And I also know we should, as a society, have some sympathy for adults who are morbidly overweight, but I often don’t. I find myself getting angry when I see overweight children who are already miniature versions of their parents. The other day I was engaged in some investigative reporting at Dunkin’ Donuts—hypocrite, thy name is Tuttle—and a morbidly obese mom was sitting at one of the tables with her young son. A box full of two-dozen doughnuts was open between them. The child, also obese, was eagerly stuffing one of the doughnuts into his mouth. Between bites, his mom asked him which one he’d like next.

That is flat-out child abuse, and my reaction then was not sympathy, but anger at the mom. And then I felt ashamed because I was angry, but I also felt great sadness for the kid. It was also the way I felt watching a documentary recently about a half-ton teen. At one point in the show, his mom served him a platter of barbecue sandwiches in bed because he couldn’t move. In that moment, I didn’t think, “Oh, my, what a caring mom.” I thought, “Shouldn’t she be arrested for child endangerment?”

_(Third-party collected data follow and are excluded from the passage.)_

`src/rtl/clk_det_pkg.sv`:
```
// Constants for the audio clock detector status block.
// Assumes a 200 MHz system clock and an 8-bit register port.
package clk_det_pkg;
	// Register offsets
	localparam logic [7:0] REG_BCLK_RATIO_HIGH = 8'h5C;
	localparam logic [7:0] REG_BCLK_RATIO_LOW = 8'h5D;
	localparam logic [7:0] REG_CLOCK_DET_STATUS = 8'h5E;

	// Field positions and widths
	localparam int BCLK_MSB_BIT = 0;
	localparam int MCLK_MISSING_BIT = 6;
	localparam int PLL_UNLOCKED_BIT = 5;
	localparam int RATIO_CODE_BITS = 4;
	localparam int BCLK_COUNT_BITS = 9;
	localparam int MCLK_COUNT_BITS = 13;

	// Reset values
	localparam logic [7:0] RESERVED_RST = 8'h00;
	localparam logic [3:0] RATIO_CODE_RST = 4'h0;
	localparam logic [8:0] BCLK_COUNT_RST = 9'h000;
	localparam logic [12:0] MCLK_COUNT_RST = 13'h0000;

	// Master clock ratio codes
	localparam logic [3:0] CODE_ERROR = 4'h0;
	localparam logic [3:0] CODE_32 = 4'h1;
	localparam logic [3:0] CODE_48 = 4'h2;
	localparam logic [3:0] CODE_64 = 4'h3;
	localparam logic [3:0] CODE_128 = 4'h4;
	localparam logic [3:0] CODE_192 = 4'h5;
	localparam logic [3:0] CODE_256 = 4'h6;
	localparam logic [3:0] CODE_384 = 4'h7;
	localparam logic [3:0] CODE_512 = 4'h8;
	localparam logic [3:0] CODE_768 = 4'h9;
	localparam logic [3:0] CODE_1024 = 4'hA;
	localparam logic [3:0] CODE_1152 = 4'hB;
	localparam logic [3:0] CODE_1536 = 4'hC;
	localparam logic [3:0] CODE_2048 = 4'hD;
	localparam logic [3:0] CODE_3072 = 4'hE;

	// Master clocks per frame for each code
	localparam logic [12:0] RATIO_32 = 13'h0020;
	localparam logic [12:0] RATIO_48 = 13'h0030;
	localparam logic [12:0] RATIO_64 = 13'h0040;
	localparam logic [12:0] RATIO_128 = 13'h0080;
	localparam logic [12:0] RATIO_192 = 13'h00C0;
	localparam logic [12:0] RATIO_256 = 13'h0100;
	localparam logic [12:0] RATIO_384 = 13'h0180;
	localparam logic [12:0] RATIO_512 = 13'h0200;
	localparam logic [12:0] RATIO_768 = 13'h0300;
	localparam logic [12:0] RATIO_1024 = 13'h0400;
	localparam logic [12:0] RATIO_1152 = 13'h0480;
	localparam logic [12:0] RATIO_1536 = 13'h0600;
	localparam logic [12:0] RATIO_2048 = 13'h0800;
	localparam logic [12:0] RATIO_3072 = 13'h0C00;

	// Master clock halt detection time
	localparam int SYS_CLK_MHZ = 200;
	localparam int MCLK_HALT_NS = 1000;
	localparam int MCLK_HALT_CYCLES = (MCLK_HALT_NS * SYS_CLK_MHZ) / 1000;
	localparam int HALT_COUNT_BITS = 8;
	localparam logic [7:0] HALT_LIMIT = 8'(MCLK_HALT_CYCLES);
	localparam logic [7:0] HALT_COUNT_RST = 8'h00;
endpackage

```
`src/rtl/clk_det_status.sv`:
```
// Audio clock detector status: measures MCLK, SCLK and LRCLK and
// reports the bit-clock ratio and presence flags in three registers whose measured fields are read-only, and the MCLK ratio code on o_mclk_ratio_code.
// Assumes clock pins and PLL lock arrive asynchronously; register
// port and PLL enable are synchronous to i_clk_sys.
// Notes on behaviour
// (RULE_01) Ratio code 1000, 1001, 1010 means 512, 768, 1024 MCLK per frame.
// (RULE_02) Codes 1011 to 1110 mean 1152, 1536, 2048, 3072 MCLK per frame.
// (RULE_03) Bit-clock count MSB sits in bit 0 at 0x5C, bits 7-1 reserved.
// (RULE_04) Low eight bits of the bit clocks per frame sit in 0x5D.
// (RULE_05) The bit-clock count is unreliable at one bit clock per frame.
// (RULE_06) Bit 6 at 0x5E is 1 while MCLK is halted, 0 while present.
// (RULE_07) Bit 5 at 0x5E is 1 when the PLL is unlocked or disabled.
// (RULE_08) A ratio matching no permitted value reports code 0000.
// (RULE_09) Measured fields update continuously and ignore host writes.
`timescale 1ns/1ps
module clk_det_status (
	// Clock, reset, enable
	input wire logic i_clk_sys,
	input wire logic i_sys_rst,
	input wire logic i_ce,
	// Audio clock pins
	input wire logic i_mclk,
	input wire logic i_sclk,
	input wire logic i_lrclk,
	// PLL
	input wire logic i_pll_enable,
	input wire logic i_pll_locked,
	// Register port
	input wire logic [7:0] i_reg_addr,
	input wire logic i_reg_wr,
	input wire logic [7:0] i_reg_wdata,
	input wire logic i_reg_rd,
	output logic [7:0] o_reg_rdata,
	// Live ratio code
	output logic [3:0] o_mclk_ratio_code
);
	logic mclk_s;
	logic sclk_s;
	logic lrclk_s;
	logic pll_locked_s;
	logic mclk_prev_q;
	logic sclk_prev_q;
	logic lrclk_prev_q;
	logic mclk_rise;
	logic sclk_rise;
	logic frame_start;
	logic [12:0] mclk_cnt_q;
	logic [8:0] bclk_cnt_q;
	logic [3:0] mclk_ratio_code_q;
	logic [8:0] bitclk_per_frame_count_q;
	logic [7:0] halt_cnt_q;
	logic master_clock_missing_flag_q;
	logic pll_unlocked_flag_q;
	logic [6:0] high_reserved_q;
	logic status_reserved_q;
	logic [7:0] rdata_q;

	function automatic logic [3:0] ratio_to_code(input logic [12:0] n);
		logic [3:0] c;
		c = clk_det_pkg::CODE_ERROR; // RULE_08
		case (n)
			clk_det_pkg::RATIO_32: c = clk_det_pkg::CODE_32;
			clk_det_pkg::RATIO_48: c = clk_det_pkg::CODE_48;
			clk_det_pkg::RATIO_64: c = clk_det_pkg::CODE_64;
			clk_det_pkg::RATIO_128: c = clk_det_pkg::CODE_128;
			clk_det_pkg::RATIO_192: c = clk_det_pkg::CODE_192;
			clk_det_pkg::RATIO_256: c = clk_det_pkg::CODE_256;
			clk_det_pkg::RATIO_384: c = clk_det_pkg::CODE_384;
			clk_det_pkg::RATIO_512: c = clk_det_pkg::CODE_512; // RULE_01
			clk_det_pkg::RATIO_768: c = clk_det_pkg::CODE_768; // RULE_01
			clk_det_pkg::RATIO_1024: c = clk_det_pkg::CODE_1024; // RULE_01
			clk_det_pkg::RATIO_1152: c = clk_det_pkg::CODE_1152; // RULE_02
			clk_det_pkg::RATIO_1536: c = clk_det_pkg::CODE_1536; // RULE_02
			clk_det_pkg::RATIO_2048: c = clk_det_pkg::CODE_2048; // RULE_02
			clk_det_pkg::RATIO_3072: c = clk_det_pkg::CODE_3072; // RULE_02
			default: c = clk_det_pkg::CODE_ERROR; // RULE_08
		endcase
		return c;
	endfunction

	clk_det_sync u_sync_mclk (
		.i_clk_sys(i_clk_sys),
		.i_sys_rst(i_sys_rst),
		.i_ce(i_ce),
		.i_async(i_mclk),
		.o_level(mclk_s)
	);
	clk_det_sync u_sync_sclk (
		.i_clk_sys(i_clk_sys),
		.i_sys_rst(i_sys_rst),
		.i_ce(i_ce),
		.i_async(i_sclk),
		.o_level(sclk_s)
	);
	clk_det_sync u_sync_lrclk (
		.i_clk_sys(i_clk_sys),
		.i_sys_rst(i_sys_rst),
		.i_ce(i_ce),
		.i_async(i_lrclk),
		.o_level(lrclk_s)
	);
	clk_det_sync u_sync_pll (
		.i_clk_sys(i_clk_sys),
		.i_sys_rst(i_sys_rst),
		.i_ce(i_ce),
		.i_async(i_pll_locked),
		.o_level(pll_locked_s)
	);

	always_ff @(posedge i_clk_sys or posedge i_sys_rst) begin
		if (i_sys_rst) begin
			mclk_prev_q <= 1'b0;
			sclk_prev_q <= 1'b0;
			lrclk_prev_q <= 1'b0;
		end else if (i_ce) begin
			mclk_prev_q <= mclk_s;
			sclk_prev_q <= sclk_s;
			lrclk_prev_q <= lrclk_s;
		end
	end

	assign mclk_rise = mclk_s & ~mclk_prev_q;
	assign sclk_rise = sclk_s & ~sclk_prev_q;
	assign frame_start = lrclk_s & ~lrclk_prev_q;

	// Edge counters restart at each frame; they saturate so a stuck
	// LRCLK cannot wrap into a valid-looking ratio
	always_ff @(posedge i_clk_sys or posedge i_sys_rst) begin
		if (i_sys_rst) begin
			mclk_cnt_q <= clk_det_pkg::MCLK_COUNT_RST;
			bclk_cnt_q <= clk_det_pkg::BCLK_COUNT_RST;
		end else if (i_ce) begin
			if (frame_start) begin
				mclk_cnt_q <= 13'(mclk_rise);
				bclk_cnt_q <= 9'(sclk_rise);
			end else begin
				if (mclk_rise && !(&mclk_cnt_q)) begin
					mclk_cnt_q <= mclk_cnt_q + 13'h0001;
				end
				if (sclk_rise && !(&bclk_cnt_q)) begin
					bclk_cnt_q <= bclk_cnt_q + 9'h001;
				end
			end
		end
	end

	// Results refresh once per frame; accuracy at 1 FS not attempted
	always_ff @(posedge i_clk_sys or posedge i_sys_rst) begin
		if (i_sys_rst) begin
			mclk_ratio_code_q <= clk_det_pkg::RATIO_CODE_RST;
			bitclk_per_frame_count_q <= clk_det_pkg::BCLK_COUNT_RST;
		end else if (i_ce && frame_start) begin
			mclk_ratio_code_q <= ratio_to_code(mclk_cnt_q); // RULE_09
			bitclk_per_frame_count_q <= bclk_cnt_q; // RULE_04 RULE_05
		end
	end

	// MCLK halt: no rising edge for the halt time
	always_ff @(posedge i_clk_sys or posedge i_sys_rst) begin
		if (i_sys_rst) begin
			halt_cnt_q <= clk_det_pkg::HALT_COUNT_RST;
			master_clock_missing_flag_q <= 1'b1;
		end else if (i_ce) begin
			if (mclk_rise) begin
				halt_cnt_q <= clk_det_pkg::HALT_COUNT_RST;
				master_clock_missing_flag_q <= 1'b0; // RULE_06
			end else if (halt_cnt_q >= clk_det_pkg::HALT_LIMIT) begin
				master_clock_missing_flag_q <= 1'b1; // RULE_06
			end else begin
				halt_cnt_q <= halt_cnt_q + 8'h01;
			end
		end
	end

	always_ff @(posedge i_clk_sys or posedge i_sys_rst) begin
		if (i_sys_rst) begin
			pll_unlocked_flag_q <= 1'b1;
		end else if (i_ce) begin
			pll_unlocked_flag_q <= ~i_pll_enable | ~pll_locked_s; // RULE_07
		end
	end

	// Only reserved bits take writes; measured fields ignore them
	always_ff @(posedge i_clk_sys or posedge i_sys_rst) begin
		if (i_sys_rst) begin
			high_reserved_q <= clk_det_pkg::RESERVED_RST[7:1];
			status_reserved_q <= clk_det_pkg::RESERVED_RST[7];
		end else if (i_ce && i_reg_wr) begin
			if (i_reg_addr == clk_det_pkg::REG_BCLK_RATIO_HIGH) begin
				high_reserved_q <= i_reg_wdata[7:1]; // RULE_03 RULE_09
			end else if (i_reg_addr == clk_det_pkg::REG_CLOCK_DET_STATUS) begin
				status_reserved_q <= i_reg_wdata[7]; // RULE_09
			end
		end
	end

	// Read data registered one cycle after the read strobe
	always_ff @(posedge i_clk_sys or posedge i_sys_rst) begin
		if (i_sys_rst) begin
			rdata_q <= 8'h00;
		end else if (i_ce && i_reg_rd) begin
			if (i_reg_addr == clk_det_pkg::REG_BCLK_RATIO_HIGH) begin
				rdata_q <= {high_reserved_q,
					bitclk_per_frame_count_q[8]}; // RULE_03
			end else if (i_reg_addr == clk_det_pkg::REG_BCLK_RATIO_LOW) begin
				rdata_q <= bitclk_per_frame_count_q[7:0]; // RULE_04
			end else if (i_reg_addr == clk_det_pkg::REG_CLOCK_DET_STATUS) begin
				rdata_q <= {status_reserved_q,
					master_clock_missing_flag_q, // RULE_06
					pll_unlocked_flag_q, // RULE_07
					5'h00};
			end else begin
				rdata_q <= 8'h00;
			end
		end
	end

	assign o_reg_rdata = rdata_q;
	assign o_mclk_ratio_code = mclk_ratio_code_q;
endmodule

```
`src/rtl/clk_det_sync.sv`:
```
// Three-stage input synchroniser with agreement filter.
// Assumes an asynchronous input and a single system clock.
`timescale 1ns/1ps
module clk_det_sync (
	// Clock and reset
	input wire logic i_clk_sys,
	input wire logic i_sys_rst,
	input wire logic i_ce,
	// Async input and filtered level
	input wire logic i_async,
	output logic o_level
);
	logic s1_q;
	logic s2_q;
	logic s3_q;
	logic level_q;

	always_ff @(posedge i_clk_sys or posedge i_sys_rst) begin
		if (i_sys_rst) begin
			s1_q <= 1'b0;
			s2_q <= 1'b0;
			s3_q <= 1'b0;
		end else if (i_ce) begin
			s1_q <= i_async;
			s2_q <= s1_q;
			s3_q <= s2_q;
		end
	end

	// Only a change seen by both later stages is taken
	always_ff @(posedge i_clk_sys or posedge i_sys_rst) begin
		if (i_sys_rst) begin
			level_q <= 1'b0;
		end else if (i_ce && (s2_q == s3_q)) begin
			level_q <= s3_q;
		end
	end

	assign o_level = level_q;
endmodule
```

So, my modest proposal is that we don’t wait for the government to save us. Eat less. Eat better. It can be done. Don’t reflexively blame your thyroid or the fact that you’re just “big-boned.” If you have to ride on a scooter to shop for groceries because you refuse to stop eating, you should have no higher priority in your life than gaining control over your diet. I am the last person who’s going to tell you to stop eating the many delicious foods that are bad for you. Just don’t eat them by the pound. You can even do like I do, and incorporate health-giving exercise into your daily eating regimen: all it takes is a paper towel, a measuring cup, a half gallon of mint chocolate chip, and 15 minutes of brute force on the kitchen floor.